The Core Dump

The Core Dump is the personal blog of Nic Lindh, a Swedish-American pixel-pusher living in Phoenix, Arizona.

[By Nic Lindh on Thursday, 24 October 2013]

Communists in the House of Representatives

If things are in balance, there should be Marxists.

It’s accepted wisdom the outré right-wing fanatics of the Tea Party are spawned and fed by the combination of jerrymandering and closed primaries that become Thunderdomes where only the most ideologically pure survive the vote of fired-up extremists.

But if that’s true, where are all the fanatic liberals? If one district houses Tea Partiers, shouldn’t the district next door hold staunch liberals racing each other to be first to the Worker’s Paradise?

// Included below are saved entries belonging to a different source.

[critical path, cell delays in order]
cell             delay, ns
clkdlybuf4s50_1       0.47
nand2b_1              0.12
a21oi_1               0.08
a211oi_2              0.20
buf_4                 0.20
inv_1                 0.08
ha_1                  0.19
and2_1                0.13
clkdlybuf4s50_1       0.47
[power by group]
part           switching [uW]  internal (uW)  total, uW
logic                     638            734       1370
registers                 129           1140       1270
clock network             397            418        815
--- config.mk ---
export PLATFORM = sky130hd
export DESIGN_NAME = fetch_queue
export DESIGN_NICKNAME = d
export VERILOG_FILES = /design/src/rtl/fetch_queue.sv
export SDC_FILE = /design/constraint.sdc
export NUM_CORES = 1
export LEC_CHECK = 0
export ABC_CLOCK_PERIOD_IN_PS = 5850
export BUFFER_PORTS_ARGS = -buffer_cell sky130_fd_sc_hd__buf_2
export CAP_MARGIN = 20
export CORE_UTILIZATION = 29
export DETAILED_ROUTE_END_ITERATION = 12
export PLACE_DENSITY = 0.56
export SLEW_MARGIN = 20
export SYNTH_ARGS = -nofsm -noshare
export SYNTH_HDL_FRONTEND = slang
export SYNTH_SLANG_ARGS = --single-unit
--- constraint.sdc ---
create_clock -name clk -period 5.85 [get_ports clk]
set_input_delay 0.585 -clock clk [delete_from_list [all_inputs] [get_ports clk]]
set_output_delay 0.585 -clock clk [all_outputs]
set_load 0.005 [all_outputs]
--- src/rtl/fetch_queue.sv ---
// fetch_queue: PC-driven instruction fetch FIFO with a two-state fetch/stall controller
// Optional macro FETCH_BYPASS_EN: an accepted response reaching an empty queue is shown on the head outputs in the same cycle.
module fetch_queue #(
  parameter int          DEPTH_LOG2 = 2,
  parameter logic [31:0] RESET_PC   = 32'h0
) (
  input  logic                  clk,
  input  logic                  rst,
  input  logic                  rdy,
  input  logic                  rob_clear,
  input  logic [31:0]           back_pc,
  output logic                  start_fetch,
  output logic [31:0]           pc,
  input  logic                  instr_ready_in,
  input  logic [31:0]           instr_in,
  input  logic [31:0]           instr_addr_in,
  input  logic [31:0]           pred_pc_in,
  output logic                  instr_valid,
  output logic [31:0]           instr,
  output logic [31:0]           instr_addr,
  output logic [31:0]           instr_pred_pc,
  input  logic                  instr_issued,
  output logic [DEPTH_LOG2:0]   count
);
  localparam int DEPTH = 1 << DEPTH_LOG2;
  localparam int CW = DEPTH_LOG2 + 1;
  localparam logic [CW-1:0] FULL = CW'(DEPTH);
  typedef enum logic {FETCH, STALL} state_t;
  state_t                state_q, state_d;
  logic                  start_q;
  logic [95:0]           mem_q [DEPTH];
  logic [DEPTH_LOG2-1:0] rd_q, wr_q;
  logic [CW-1:0]         count_q, count_d;
  logic [31:0]           pc_q, pc_d;
  logic                  clr, acc, byp, push, pop, stored;
  // rdy low gates every state-changing event, so all registers hold
  assign clr    = rdy & rob_clear;
  assign acc    = rdy & ~rob_clear & instr_ready_in & start_q & (instr_addr_in == pc_q);
  assign stored = count_q != '0;
`ifdef FETCH_BYPASS_EN
  assign byp    = ~stored & acc;
`else
  assign byp    = 1'b0;
`endif
  // a bypassed response consumed in the same cycle never needs a slot
  assign push   = acc & ~(byp & instr_issued);
  assign pop    = rdy & ~rob_clear & instr_issued & stored;
  // next occupancy, fetch PC and fetch state
  always_comb begin
    count_d = clr ? '0 : (push & ~pop) ? count_q + CW'(1) : (pop & ~push) ? count_q - CW'(1) : count_q;
    pc_d    = clr ? back_pc : acc ? pred_pc_in : pc_q;
    state_d = (count_d == FULL) ? STALL : FETCH;
  end
  // control registers: pointers, occupancy, PC and fetch FSM with registered start_fetch
  always_ff @(posedge clk) begin
    if (rst) begin
      rd_q    <= '0;
      wr_q    <= '0;
      count_q <= '0;
      pc_q    <= RESET_PC;
      state_q <= FETCH;
      start_q <= 1'b1;
    end else begin
      rd_q    <= clr ? '0 : pop ? rd_q + DEPTH_LOG2'(1) : rd_q;
      wr_q    <= clr ? '0 : push ? wr_q + DEPTH_LOG2'(1) : wr_q;
      count_q <= count_d;
      pc_q    <= pc_d;
      state_q <= state_d;
      start_q <= state_d == FETCH;
    end
  end
  // entry storage; contents are only meaningful below the occupancy count
  always_ff @(posedge clk) begin
    if (push) mem_q[wr_q] <= {instr_in, instr_addr_in, pred_pc_in};
  end
  assign start_fetch = start_q;
  assign pc          = pc_q;
  assign count       = count_q;
  assign instr_valid = stored | byp;
  assign {instr, instr_addr, instr_pred_pc} = stored ? mem_q[rd_q] : byp ? {instr_in, instr_addr_in, pred_pc_in} : 96'd0;
endmodule

[Word-level counts from Yosys, hierarchy flattened]
Memories as Yosys holds them, arrays and structs flattened. A register that Yosys moved wholly into a read port is not among the register bits.
Cells that the tools add are included.
Cells by class
  $lt $le $gt $ge: 0
  reductions and logical operators: 3
  multiply operators: 0
  bitwise operators: 13
  divide/modulo/power cells: 0
  shifts and indexed selects: 0
  eq/ne operators: 2
  multiplexer cells: 11
  add/sub/neg operators: 4
Operator list (number)
  $mux 96: 1
  $mux 32: 2
  $eq 32x32->1: 1
  $and 1x1->1: 9
  $mux 3: 3
  $add 2x1->2 const B: 2
  $mux 2: 2
  $not 1->1: 4
  $add 3x1->3 const B: 1
  $eq 3x3->1 const B: 1
  $mux 1: 3
  $reduce_bool 3->1: 1
  $sub 3x1->3 const B: 1
  $reduce_bool 2->1: 1
  $reduce_or 2->1: 1
Storage, ports and cells
  bits in latches: 0
  flip-flop bits (word level): 40
  bits in read-only memories: 0
  memories: 1
  logic and storage cells: 39
  memory bits (writable): 384
  bits of input ports: 134
  output and inout bits: 133
Memory list
  mem_q: depth 4, bits a word 96, read ports 1, clocked after Yosys merged registers in 1, write ports 1, RTL line 31  | logic [95:0] mem_q [DEPTH];

[Longest topological paths before layout]
  word-level depth: 13
  gate-level depth with buffers: 8
  gate-level depth less buffers: 8

[Least setup slack after synthesis]
No wires, ideal clock.
  path kind: input-to-reg
  from: input instr_addr_in[16]
  to: memory mem_q[0][0] (enable)
  buffers on the path: 0
  data arrival time: 3762 ps
  slack: 1622 ps
  stages: 5
  data required time: 5384 ps
  setup time: 466 ps
  cells stage by stage: xor2_1 > nor4_2 > nand2_1 > nor4_1 > and2_1
On the way
  longest elaborated chain between the ends: 4
Ends and longest elaborated chain
  start: declaration: RTL line 16  | input logic [31:0] instr_addr_in,
  $eq 32x32->1: RTL line 38  | assign acc = rdy & ~rob_clear & instr_ready_in & start_q & (instr_addr_in == pc_q);
  $and 1x1->1: RTL line 38
  $mux 1: RTL line 74  | if (push) mem_q[wr_q] <= {instr_in, instr_addr_in, pred_pc_in};
  $mux 1 (not written as such): RTL line 74
  end: declaration: RTL line 31
No other way between the ends.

At minimum, you’d expect some place like California to produce die-hards. If they’re out there, I sure haven’t seen them.

So where are they? Or is the theory wrong and Democrats and Republicans are not as extreme?

One theory is that people, no matter their ideological bent, get fired up when the issues they care the most about are at risk. So when gay people come out of the closet, extremist Christians lose their shit and start voting more, much the same way the war in Vietnam galvanized the left.

Which would make the Tea Party make sense, as the overarching changes in society lately have been toward a more liberal state with an increase in the proportion of non-white people, the aforementioned gay people getting the right to marry, church attendance decreasing, etc.

Which would mean that, no, Captain Balance, both parties are not getting more extreme. Democrats are continuing to elect cocktail-party types who enjoy smooth jazz and finger food and Republicans are electing Tea Partiers.

It would be nice to see this reflected in the media instead of the knee-jerk faux balance.

If I’m wrong and the House of Representatives has Democratic representatives sprouting Marx, do please let me know.

Why pick communists as a counter to the Tea Party? Because if you think of the left-right political spectrum as a line across your screen, the Tea Party occupies a point equivalent to where communists would be on the other side of the center.

Which leads to an inescapable conclusion: No matter how much return the billionaire investors in the Tea Party have reaped on their investment, at least they’ve been successful in the most basic way: The Tea Party is shifting the center of American politics to the right in a profound way. Which may very well be the end game.

False balance coverage of the political process is obscuring that most basic fact by asserting—without any evidence—that both sides are doing the same thing. Journalists who take part in it should be ashamed.